Shoot, let's name names:  Don't worship Joe Paterno. And don't idolize Tim Tebow. Or Billy Graham. Or Bono. Or Chris Tomlin, or Steve Jobs, or Mercy Me, or Albert Pujols or Kirk Cameron or Stephen Hawking or Casting Crowns or John MacArthur or Francis Chan or Joel Osteen or Barack Obama or Whoever the Republican Nominee Will Be.

Don't worship dead humans, either.  Don't idolize Mother Teresa or Ronald Reagan or C.S. Lewis.

Don't idolize your preacher. Ever. Or your cool worship leader. They're sinners, they tend toward self-centeredness, and your idolatry will destroy them.  

Don't worship your spouse. Ever. Or your mom or dad.  

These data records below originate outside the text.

Context: an optimization exercise on an open-source flow, tuned for a short achievable clock period and few clock cycles. The choices shown serve that exercise and are no tape-out recipe. Function was checked by simulation only, so behaviour that the tests miss may differ from the original. Power and IR drop assume default switching activity.

## design/flow/design.v

```verilog
module encryption_engine (
    input wire sysclk,
    input wire arduino_execute,
    output reg arduino_isfinished,
    input wire arduino_reset,
    input wire [7:0] mem_src_dout,
    output reg mem_src_clk,
    output wire mem_src_oce,
    output reg mem_src_ce,
    output reg mem_src_wre,
    output reg [13:0] mem_src_ad,
    output reg [7:0] mem_src_din,
    input wire [7:0] mem_key_dout,
    output reg mem_key_clk,
    output wire mem_key_oce,
    output reg mem_key_ce,
    output reg mem_key_wre,
    output reg [13:0] mem_key_ad,
    output reg [7:0] mem_key_din,
    input wire [7:0] mem_cmd_dout,
    output reg mem_cmd_clk,
    output wire mem_cmd_oce,
    output reg mem_cmd_ce,
    output reg mem_cmd_wre,
    output reg [13:0] mem_cmd_ad,
    output reg [7:0] mem_cmd_din,
    input wire [7:0] mem_dst_dout,
    output reg mem_dst_clk,
    output wire mem_dst_oce,
    output reg mem_dst_ce,
    output reg mem_dst_wre,
    output reg [13:0] mem_dst_ad,
    output reg [7:0] mem_dst_din,
    input wire [7:0] mem_ram_dout,
    output reg mem_ram_clk,
    output wire mem_ram_oce,
    output reg mem_ram_ce,
    output reg mem_ram_wre,
    output reg [13:0] mem_ram_ad,
    output reg [7:0] mem_ram_din
);
    assign mem_src_oce = 1'b0;
    assign mem_key_oce = 1'b0;
    assign mem_cmd_oce = 1'b0;
    assign mem_dst_oce = 1'b0;
    assign mem_ram_oce = 1'b0;
    localparam NK = 3;            
    localparam FW = 16;           
    localparam IDLE = 0;          
    localparam RD   = 1;          
    localparam DEC  = 2;          
    localparam CHK  = 3;          
    localparam APP  = 4;          
    localparam EXE  = 5;          
    localparam DONE = 6;          
    localparam PWA  = 7;          
    localparam PWB  = 8;          
    localparam PRE  = 9;          
    reg        ph;                
    reg        exe_r;
    reg [9:0]  st;
    reg [13:0] pcn;               
    reg        w_bs, w_lh, w_ll, w_v;    
    reg        w_any;
    reg [7:0]  reg_bank_select;
    reg [4:0]  bank_a, bank_b, bank_c;    
    reg [15:0] lfsr;
    reg [7:0] r_src, r_key, r_cmd, r_dst, r_ram;
    wire [39:0] rall = {r_ram, r_dst, r_cmd, r_key, r_src};
    localparam D01 = 0, D19 = 1, D20 = 2, D22 = 3, D24 = 4, D25 = 5, D26 = 6,
               D30 = 7, D31 = 8, D33 = 9, D34 = 10, D35 = 11,
               DSM = 12,          
               DCK = 13,          
               DOP = 14;          
    reg [14:0] dq;
    reg        p_small;           
    reg        p_two;             
    reg        p_35;
    reg [4:0]  p_x, p_y, p_d;     
    reg [7:0]  p_v0, p_v1;        
    reg        conf;              
    reg [15*FW-1:0] fm;           
    reg [14:0]      fw;           
    reg [4:0]       g_rd;         
    reg [4:0]       g_wr;         
    reg [4:0]       g_wrb;        
    reg             pw;           
    reg             g_ne;         
    reg             g_bulk;       
    reg [NK:0]      nks;          
    reg [16*NK-1:0] lk;           
    reg [8*NK-1:0]  kq;           
    reg             fin;          
    reg [13:0] ar;                
    reg [13:0] a1;                
    reg        rv;                
    reg        p1;                
    reg        c0, c1;            
    reg [4:0]  wrr;               
    reg [24:0] sc;                
    reg [39:0] kc;                
    reg [4:0]  wc;                
    function [15:0] lstep8;
        input [15:0] l;
        lstep8 = {l[7:0],
                  l[14]^l[12]^l[11]^l[9],
                  l[13]^l[11]^l[10]^l[8],
                  l[12]^l[10]^l[9]^l[7],
                  l[11]^l[9]^l[8]^l[6],
                  l[10]^l[8]^l[7]^l[5],
                  l[9]^l[7]^l[6]^l[4],
                  l[8]^l[6]^l[5]^l[3],
                  l[7]^l[5]^l[4]^l[2]};
    endfunction
    function [15:0] lstep4;
        input [15:0] l;
        lstep4 = {l[11:0],
                  l[14]^l[12]^l[11]^l[9],
                  l[13]^l[11]^l[10]^l[8],
                  l[12]^l[10]^l[9]^l[7],
                  l[11]^l[9]^l[8]^l[6]};
    endfunction
    function [7:0] keyb;
        input [15:0] l;
        reg [15:0] n;
        begin
            n = lstep8(l);
            keyb = {n[0], n[1], n[2], n[3], n[4], n[5], n[6], n[7]};
        end
    endfunction
    function [4:0] onehot4;
        input [1:0] b;
        onehot4 = {1'b0, b == 2'd3, b == 2'd2, b == 2'd1, b == 2'd0};
    endfunction
    wire [13:0] an = ar + 14'd1;
    wire [13:0] pcn1 = pcn + 14'd1;
    reg [24:0] su;
    reg [4:0] sux, suy;
    integer i, j, c;
    always @(*) begin
        for (j = 0; j < 5; j = j + 1)
            su[j*5 +: 5] = fm[(0*5+j)*FW +: 5] | fm[(1*5+j)*FW +: 5] | fm[(2*5+j)*FW +: 5];
        sux = 5'd0;
        suy = 5'd0;
        for (j = 0; j < 5; j = j + 1) begin
            sux = sux | ({5{p_x[j]}} & su[j*5 +: 5]);
            suy = suy | ({5{p_y[j]}} & su[j*5 +: 5]);
        end
    end
    reg [3*FW-1:0] nf;
    always @(*) begin
        for (c = 0; c < 3; c = c + 1) begin
            nf[c*FW +: FW] = {p_v0, (p_35 ? nks[NK-1:0] : {NK{1'b0}}), 5'd0};
            for (j = 0; j < 5; j = j + 1)
                nf[c*FW +: FW] = nf[c*FW +: FW]
                    ^ ({FW{p_x[j]}} & fm[(c*5+j)*FW +: FW])
                    ^ ({FW{p_y[j]}} & fm[(c*5+j)*FW +: FW]);
        end
    end
    reg [24:0] sc_n;
    reg [39:0] kc_n;
    reg [4:0]  wc_n;
    reg [FW-1:0] f;
    always @(*) begin
        for (j = 0; j < 5; j = j + 1) begin
            f = c0 ? fm[(0*5+j)*FW +: FW] : c1 ? fm[(1*5+j)*FW +: FW] : fm[(2*5+j)*FW +: FW];
            sc_n[j*5 +: 5] = f[4:0];
            kc_n[j*8 +: 8] = f[15:8];
            for (i = 0; i < NK; i = i + 1)
                kc_n[j*8 +: 8] = kc_n[j*8 +: 8] ^ ({8{f[5+i]}} & kq[i*8 +: 8]);
            wc_n[j] = (c0 ? fw[0*5+j] : c1 ? fw[1*5+j] : fw[2*5+j]) & rv;
        end
    end
    reg [39:0] wd;
    always @(*) begin
        for (j = 0; j < 5; j = j + 1) begin
            wd[j*8 +: 8] = kc[j*8 +: 8];
            for (i = 0; i < 5; i = i + 1)
                wd[j*8 +: 8] = wd[j*8 +: 8] ^ ({8{sc[j*5+i]}} & rall[i*8 +: 8]);
        end
    end
    always @(posedge sysclk) begin
        r_src <= mem_src_dout;
        r_key <= mem_key_dout;
        r_cmd <= mem_cmd_dout;
        r_dst <= mem_dst_dout;
        r_ram <= mem_ram_dout;
        dq[D01] <= (r_cmd == 8'h01);
        dq[D19] <= (r_cmd == 8'h19);
        dq[D20] <= (r_cmd == 8'h20);
        dq[D22] <= (r_cmd == 8'h22);
        dq[D24] <= (r_cmd == 8'h24);
        dq[D25] <= (r_cmd == 8'h25);
        dq[D26] <= (r_cmd == 8'h26);
        dq[D30] <= (r_cmd == 8'h30);
        dq[D31] <= (r_cmd == 8'h31);
        dq[D33] <= (r_cmd == 8'h33);
        dq[D34] <= (r_cmd == 8'h34);
        dq[D35] <= (r_cmd == 8'h35);
        dq[DSM] <= (r_cmd == 8'h19) || (r_cmd == 8'h34);
        dq[DCK] <= (r_cmd == 8'h19) || (r_cmd == 8'h34) || (r_cmd == 8'h24) || (r_cmd == 8'h25) ||
                   (r_cmd == 8'h26) || (r_cmd == 8'h30) || (r_cmd == 8'h35);
        dq[DOP] <= (r_cmd == 8'h20) || (r_cmd == 8'h22) || (r_cmd == 8'h31);
    end
    always @(posedge sysclk) begin
        if (arduino_reset) begin
            ph <= 1'b0;
            mem_src_clk <= 1'b0;
            mem_key_clk <= 1'b0;
            mem_cmd_clk <= 1'b0;
            mem_dst_clk <= 1'b0;
            mem_ram_clk <= 1'b0;
            exe_r <= 1'b0;
        end else begin
            ph <= ~ph;
            mem_src_clk <= ~mem_src_clk;
            mem_key_clk <= ~mem_key_clk;
            mem_cmd_clk <= ~mem_cmd_clk;
            mem_dst_clk <= ~mem_dst_clk;
            mem_ram_clk <= ~mem_ram_clk;
            exe_r <= arduino_execute;
        end
    end
    wire op = st[DEC] & ~w_any;           
    wire grp_end = (st[EXE] && !rv && !p1 && !pw) || st[PWB];
    wire fetch = (st[DEC] & (w_bs | w_lh | w_ll | (~w_any & ~dq[D01] & ~dq[DCK])))
               | (st[APP] & ~conf)
               | (st[IDLE] & exe_r);
    always @(posedge sysclk) begin
        if (arduino_reset) begin
            arduino_isfinished <= 1'b0;
            st <= 10'd1 << IDLE;
            pcn <= 14'd0;
            w_bs <= 1'b0;
            w_lh <= 1'b0;
            w_ll <= 1'b0;
            w_v <= 1'b0;
            w_any <= 1'b0;
            reg_bank_select <= 8'd0;
            bank_a <= 5'b00001;
            bank_b <= 5'b00001;
            bank_c <= 5'b00001;
            lfsr <= 16'd0;
            p_small <= 1'b0;
            p_two <= 1'b0;
            p_35 <= 1'b0;
            p_x <= 5'd0;
            p_y <= 5'd0;
            p_d <= 5'd0;
            p_v0 <= 8'd0;
            p_v1 <= 8'd0;
            conf <= 1'b0;
            for (c = 0; c < 3; c = c + 1)
                for (j = 0; j < 5; j = j + 1)
                    fm[(c*5+j)*FW +: FW] <= (16'd1 << j);
            fw <= 15'd0;
            g_rd <= 5'd0;
            g_wr <= 5'd0;
            g_wrb <= 5'd0;
            pw <= 1'b0;
            g_ne <= 1'b0;
            g_bulk <= 1'b0;
            nks <= 1;
            lk <= {16*NK{1'b0}};
            kq <= {8*NK{1'b0}};
            fin <= 1'b0;
            ar <= 14'd0;
            a1 <= 14'd0;
            rv <= 1'b0;
            p1 <= 1'b0;
            c0 <= 1'b0;
            c1 <= 1'b0;
            wrr <= 5'd0;
            sc <= 25'd0;
            kc <= 40'd0;
            wc <= 5'd0;
            mem_src_ce <= 1'b0; mem_src_wre <= 1'b0; mem_src_ad <= 14'd0; mem_src_din <= 8'd0;
            mem_key_ce <= 1'b0; mem_key_wre <= 1'b0; mem_key_ad <= 14'd0; mem_key_din <= 8'd0;
            mem_cmd_ce <= 1'b0; mem_cmd_wre <= 1'b0; mem_cmd_ad <= 14'd0; mem_cmd_din <= 8'd0;
            mem_dst_ce <= 1'b0; mem_dst_wre <= 1'b0; mem_dst_ad <= 14'd0; mem_dst_din <= 8'd0;
            mem_ram_ce <= 1'b0; mem_ram_wre <= 1'b0; mem_ram_ad <= 14'd0; mem_ram_din <= 8'd0;
        end else if (ph) begin
            if (st[EXE]) mem_cmd_ad <= an;
            else if (st[PRE]) mem_cmd_ad <= 14'd0;
            else mem_cmd_ad <= pcn;
            if (st[IDLE]) arduino_isfinished <= 1'b0;
            if (st[RD]) st <= 10'd1 << DEC;
            if (st[DEC]) begin
                w_bs <= ~w_any & dq[D20];
                w_lh <= ~w_any & dq[D31];
                w_ll <= w_lh;
                w_v <= ~w_any & dq[D22];
                w_any <= (~w_any & dq[DOP]) | w_lh;
                p_small <= ~w_any & dq[DSM];
                p_two <= ~w_any & dq[D34];
                p_35 <= ~w_any & dq[D35];
                p_v0 <= w_v ? r_cmd :
                        dq[D19] ? reg_bank_select :
                        dq[D34] ? lfsr[15:8] : 8'd0;
                p_v1 <= lfsr[7:0];
                p_x <= w_v ? 5'd0 : dq[D26] ? 5'b10000 : bank_a;
                p_y <= (~w_any & dq[D30]) ? bank_b : 5'd0;
                p_d <= (w_v | dq[D26]) ? bank_a :
                       dq[D25] ? 5'b10000 :
                       dq[D30] ? bank_c :
                       dq[DSM] ? 5'b01000 : bank_b;
                if (w_bs) begin
                    reg_bank_select <= r_cmd;
                    bank_a <= onehot4(r_cmd[7:6]);
                    bank_b <= onehot4(r_cmd[5:4]);
                    bank_c <= onehot4(r_cmd[3:2]);
                end
                if (w_lh) lfsr[15:8] <= r_cmd;
                if (w_ll) lfsr[7:0] <= r_cmd;
                if (op & dq[D33]) lfsr <= {lfsr[14:0], lfsr[14]^lfsr[12]^lfsr[11]^lfsr[9]};
                if (op & dq[D01]) begin
                    mem_cmd_ce <= 1'b0;
                    fin <= 1'b1;
                    if (g_ne) begin
                        st <= 10'd1 << PRE;
                    end else begin
                        arduino_isfinished <= 1'b1;
                        st <= 10'd1 << DONE;
                    end
                end
                if (w_v | (op & dq[DCK])) st <= 10'd1 << CHK;
            end
            if (st[CHK]) begin
                conf <= g_ne && !p_small &&
                        ((|(p_d & g_rd)) | (|((sux | suy) & (g_wrb | p_d)))
                         | (p_35 && nks[NK]));
                st <= 10'd1 << APP;
            end
            if (st[APP]) begin
                if (conf) begin
                    st <= 10'd1 << PRE;
                end else begin
                    g_ne <= 1'b1;
                    if (p_small) begin
                        fm[(0*5+3)*FW +: FW] <= {p_v0, 8'd0};
                        fw[0*5+3] <= 1'b1;
                        if (p_two) begin
                            fm[(1*5+3)*FW +: FW] <= {p_v1, 8'd0};
                            fw[1*5+3] <= 1'b1;
                        end
                        g_wr[3] <= 1'b1;
                    end else begin
                        g_bulk <= 1'b1;
                        for (c = 0; c < 3; c = c + 1)
                            for (j = 0; j < 5; j = j + 1)
                                if (p_d[j]) begin
                                    fm[(c*5+j)*FW +: FW] <= nf[c*FW +: FW];
                                    fw[c*5+j] <= 1'b1;
                                end
                        g_rd <= g_rd | sux | suy;
                        g_wr <= g_wr | p_d;
                        g_wrb <= g_wrb | p_d;
                        if (p_35) begin
                            for (i = 0; i < NK; i = i + 1)
                                if (nks[i]) lk[i*16 +: 16] <= lfsr;
                            nks <= {nks[NK-1:0], 1'b0};
                            lfsr <= lstep4(lfsr);
                        end
                    end
                end
            end
            if (fetch) begin
                pcn <= pcn1;
                mem_cmd_ce <= 1'b1;
                st <= 10'd1 << RD;
            end
            if (st[PRE]) begin
                wrr <= g_wrb | (g_wr & ~g_rd);
                pw <= g_wr[3] & ~g_wrb[3] & g_rd[3];
                mem_src_ad <= 14'd0; mem_src_ce <= g_rd[0] & ~g_wr[0]; mem_src_wre <= g_wr[0];
                mem_key_ad <= 14'd0; mem_key_ce <= g_rd[1] & ~g_wr[1]; mem_key_wre <= g_wr[1];
                mem_cmd_ce <= g_rd[2]; mem_cmd_wre <= 1'b0;
                mem_dst_ad <= 14'd0; mem_dst_ce <= g_rd[3] & ~g_wrb[3];
                mem_dst_wre <= g_wrb[3] | (g_wr[3] & ~g_rd[3]);
                mem_ram_ad <= 14'd0; mem_ram_ce <= g_rd[4] & ~g_wr[4]; mem_ram_wre <= g_wr[4];
                for (i = 0; i < NK; i = i + 1)
                    kq[i*8 +: 8] <= keyb(lk[i*16 +: 16]);
                ar <= 14'd0;
                rv <= 1'b1;
                p1 <= 1'b0;
                c0 <= 1'b1;
                c1 <= 1'b0;
                st <= 10'd1 << EXE;
            end
            if (st[EXE]) begin
                ar <= an;
                if (g_bulk ? (&ar) : c1) rv <= 1'b0;
                c0 <= 1'b0;
                c1 <= c0;
                p1 <= rv;
                a1 <= ar;
                sc <= sc_n;
                kc <= kc_n;
                wc <= wc_n;
                for (i = 0; i < NK; i = i + 1) begin
                    lk[i*16 +: 16] <= lstep8(lk[i*16 +: 16]);
                    kq[i*8 +: 8] <= keyb(lstep8(lk[i*16 +: 16]));
                end
                if (wrr[0]) begin mem_src_ad <= a1; mem_src_din <= wd[0*8 +: 8]; mem_src_ce <= wc[0]; end
                else begin mem_src_ad <= an; end
                if (wrr[1]) begin mem_key_ad <= a1; mem_key_din <= wd[1*8 +: 8]; mem_key_ce <= wc[1]; end
                else begin mem_key_ad <= an; end
                if (wrr[3]) begin mem_dst_ad <= a1; mem_dst_din <= wd[3*8 +: 8]; mem_dst_ce <= wc[3]; end
                else begin mem_dst_ad <= an; end
                if (wrr[4]) begin mem_ram_ad <= a1; mem_ram_din <= wd[4*8 +: 8]; mem_ram_ce <= wc[4]; end
                else begin mem_ram_ad <= an; end
                if (!rv && !p1) begin
                    mem_src_ce <= 1'b0; mem_src_wre <= 1'b0;
                    mem_key_ce <= 1'b0; mem_key_wre <= 1'b0;
                    mem_cmd_ce <= 1'b0; mem_cmd_wre <= 1'b0;
                    mem_dst_ce <= 1'b0; mem_dst_wre <= 1'b0;
                    mem_ram_ce <= 1'b0; mem_ram_wre <= 1'b0;
                    if (pw) begin
                        mem_dst_ad <= 14'd0;
                        mem_dst_din <= fm[(0*5+3)*FW+8 +: 8];
                        mem_dst_ce <= fw[0*5+3];
                        mem_dst_wre <= 1'b1;
                        st <= 10'd1 << PWA;
                    end
                end
            end
            if (st[PWA]) begin
                mem_dst_ad <= 14'd1;
                mem_dst_din <= fm[(1*5+3)*FW+8 +: 8];
                mem_dst_ce <= fw[1*5+3];
                st <= 10'd1 << PWB;
            end
            if (st[PWB]) begin
                mem_dst_ce <= 1'b0;
                mem_dst_wre <= 1'b0;
            end
            if (grp_end) begin
                for (c = 0; c < 3; c = c + 1)
                    for (j = 0; j < 5; j = j + 1)
                        fm[(c*5+j)*FW +: FW] <= (16'd1 << j);
                fw <= 15'd0;
                g_rd <= 5'd0;
                g_wr <= 5'd0;
                g_wrb <= 5'd0;
                g_ne <= 1'b0;
                g_bulk <= 1'b0;
                nks <= 1;
                if (fin) begin
                    arduino_isfinished <= 1'b1;
                    st <= 10'd1 << DONE;
                end else begin
                    st <= 10'd1 << CHK;
                end
            end
            if (st[DONE]) begin
                fin <= 1'b0;
                pcn <= 14'd0;
                if (!exe_r) begin
                    arduino_isfinished <= 1'b0;
                    st <= 10'd1 << IDLE;
                end
            end
        end
    end
endmodule
```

This is because they are humans. Humans are not to be made into idols.  Idolatry first blinds people, then leaves a wake of victims, wondering why no one seemed to see what was so obviously there.

You don't have to be a freak to engage in this. Normal people do it. And when idols are toppled, we deny, we lash out, and sadly, we wind up looking like the fools we have become.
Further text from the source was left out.